Crystal structure of a dominant B-cell epitope from the preS2 region of hepatitis B virus in the form of an inserted peptide segment in maltodextrin-binding protein.

We report here the crystal structure of MalE-B363, a recombinant construction of maltodextrin-binding protein bearing a dominant B-cell epitope sequence from the preS2 region of the hepatitis B surface antigen. The inserted peptide sequence, which replaces the seven carboxy-terminal residues of maltodextrin-binding protein, carries the 14 amino acid residue epitope contained between residues 132 and 145 from the preS2 region. The epitope sequence is flanked on either side by additional residues that result from the genetically engineered insertion, bringing the total length of the foreign peptide to 26 amino acid residues.
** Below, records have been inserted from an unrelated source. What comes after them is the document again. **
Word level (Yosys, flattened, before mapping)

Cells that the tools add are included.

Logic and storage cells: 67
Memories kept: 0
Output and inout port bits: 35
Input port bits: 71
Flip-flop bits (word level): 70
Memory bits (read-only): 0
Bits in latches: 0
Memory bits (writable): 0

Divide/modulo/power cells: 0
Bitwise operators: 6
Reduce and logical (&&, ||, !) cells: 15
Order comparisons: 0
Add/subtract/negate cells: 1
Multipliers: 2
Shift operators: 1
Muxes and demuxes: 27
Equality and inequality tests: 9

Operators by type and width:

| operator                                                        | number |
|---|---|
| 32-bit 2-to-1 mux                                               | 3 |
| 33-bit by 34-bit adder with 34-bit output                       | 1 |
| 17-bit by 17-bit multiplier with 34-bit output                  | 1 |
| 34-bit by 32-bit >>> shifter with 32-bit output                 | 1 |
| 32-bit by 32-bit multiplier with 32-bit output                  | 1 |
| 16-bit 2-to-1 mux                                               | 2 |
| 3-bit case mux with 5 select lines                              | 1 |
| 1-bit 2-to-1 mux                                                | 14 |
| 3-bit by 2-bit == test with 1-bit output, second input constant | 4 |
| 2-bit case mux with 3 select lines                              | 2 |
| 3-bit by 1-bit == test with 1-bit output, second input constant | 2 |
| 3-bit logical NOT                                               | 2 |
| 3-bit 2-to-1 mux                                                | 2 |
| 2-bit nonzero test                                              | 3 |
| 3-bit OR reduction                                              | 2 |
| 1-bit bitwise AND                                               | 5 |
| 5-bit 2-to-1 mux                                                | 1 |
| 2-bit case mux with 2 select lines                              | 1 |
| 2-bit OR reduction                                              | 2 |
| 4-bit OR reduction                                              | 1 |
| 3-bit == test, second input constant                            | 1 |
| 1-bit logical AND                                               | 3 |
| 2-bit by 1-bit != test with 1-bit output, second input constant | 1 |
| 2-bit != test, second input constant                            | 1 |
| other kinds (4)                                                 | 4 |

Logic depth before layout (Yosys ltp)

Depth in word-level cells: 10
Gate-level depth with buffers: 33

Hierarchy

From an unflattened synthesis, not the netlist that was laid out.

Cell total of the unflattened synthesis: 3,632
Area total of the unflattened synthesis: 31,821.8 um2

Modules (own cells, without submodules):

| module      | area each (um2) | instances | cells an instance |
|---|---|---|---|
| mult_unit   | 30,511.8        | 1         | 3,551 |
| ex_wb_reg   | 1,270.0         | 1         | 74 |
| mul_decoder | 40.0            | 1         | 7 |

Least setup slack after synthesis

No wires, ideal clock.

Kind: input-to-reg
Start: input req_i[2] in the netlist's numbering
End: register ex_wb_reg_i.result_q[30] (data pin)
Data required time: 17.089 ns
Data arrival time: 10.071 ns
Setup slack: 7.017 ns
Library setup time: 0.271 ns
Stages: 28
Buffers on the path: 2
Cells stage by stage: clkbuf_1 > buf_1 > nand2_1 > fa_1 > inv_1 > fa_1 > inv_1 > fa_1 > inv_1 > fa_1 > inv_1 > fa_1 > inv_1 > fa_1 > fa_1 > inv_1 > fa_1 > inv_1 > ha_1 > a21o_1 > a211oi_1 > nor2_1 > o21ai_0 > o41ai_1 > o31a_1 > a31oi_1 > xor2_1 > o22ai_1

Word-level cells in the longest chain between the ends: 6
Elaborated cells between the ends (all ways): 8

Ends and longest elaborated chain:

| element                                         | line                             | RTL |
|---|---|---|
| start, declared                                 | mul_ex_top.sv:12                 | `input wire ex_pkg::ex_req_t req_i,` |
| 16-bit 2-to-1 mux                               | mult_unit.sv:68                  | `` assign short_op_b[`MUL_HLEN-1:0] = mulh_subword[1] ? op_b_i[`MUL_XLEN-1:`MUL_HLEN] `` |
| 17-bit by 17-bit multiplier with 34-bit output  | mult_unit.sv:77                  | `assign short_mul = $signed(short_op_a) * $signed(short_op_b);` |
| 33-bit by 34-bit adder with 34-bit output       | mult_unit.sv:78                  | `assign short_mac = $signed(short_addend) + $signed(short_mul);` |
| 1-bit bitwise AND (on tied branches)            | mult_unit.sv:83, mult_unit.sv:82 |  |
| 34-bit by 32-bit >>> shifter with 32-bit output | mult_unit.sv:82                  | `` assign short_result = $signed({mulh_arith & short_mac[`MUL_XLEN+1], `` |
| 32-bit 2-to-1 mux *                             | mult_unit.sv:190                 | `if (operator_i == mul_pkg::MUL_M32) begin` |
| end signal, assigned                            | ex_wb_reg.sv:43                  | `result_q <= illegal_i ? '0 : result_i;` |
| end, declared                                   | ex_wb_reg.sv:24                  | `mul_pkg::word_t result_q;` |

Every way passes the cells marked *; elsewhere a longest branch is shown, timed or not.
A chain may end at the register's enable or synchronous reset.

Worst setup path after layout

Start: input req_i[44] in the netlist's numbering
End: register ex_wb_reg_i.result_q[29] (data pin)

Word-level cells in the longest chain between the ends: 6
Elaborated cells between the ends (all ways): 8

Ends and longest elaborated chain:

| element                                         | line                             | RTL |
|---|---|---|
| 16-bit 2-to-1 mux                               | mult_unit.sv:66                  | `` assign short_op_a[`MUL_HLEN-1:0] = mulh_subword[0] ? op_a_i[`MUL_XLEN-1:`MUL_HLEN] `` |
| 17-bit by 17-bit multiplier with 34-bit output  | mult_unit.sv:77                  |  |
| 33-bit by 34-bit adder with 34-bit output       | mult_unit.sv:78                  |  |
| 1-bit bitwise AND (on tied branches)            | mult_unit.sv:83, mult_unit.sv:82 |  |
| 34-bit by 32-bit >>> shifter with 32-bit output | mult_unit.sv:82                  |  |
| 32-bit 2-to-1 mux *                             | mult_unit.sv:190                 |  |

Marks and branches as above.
The hybrid protein has been previously shown to be recognised by monoclonal antibodies elicited by the native viral antigen. Three independent molecules of MalE-B363 are present in the asymmetric unit of the crystal. All 14 epitope residues could be traced for one molecule, ten epitope residues had significant electron density for the second, but no density was visible for the epitope of the third. The conformation of the amino-terminal segment of the epitope from Gln132(e) to Gly138(e) is similar in the two molecules of MalE-B363 for which the foreign peptide could be traced. Moreover, the conformation of a smaller segment, comprising residues Asp133(e) to Arg137(e), is similar to that present in the previously determined crystal structure of MalE-B133, another insertion/deletion mutant of maltodextrin-binding protein bearing the preS2 epitope. The presence of a common structural motif for the same sequence in disparate molecular environments suggests that this conformation might be present also in the native viral antigen. This could provide a structural basis to explain the cross-reactivity of anti-preS2 monoclonal antibodies with these hybrid proteins.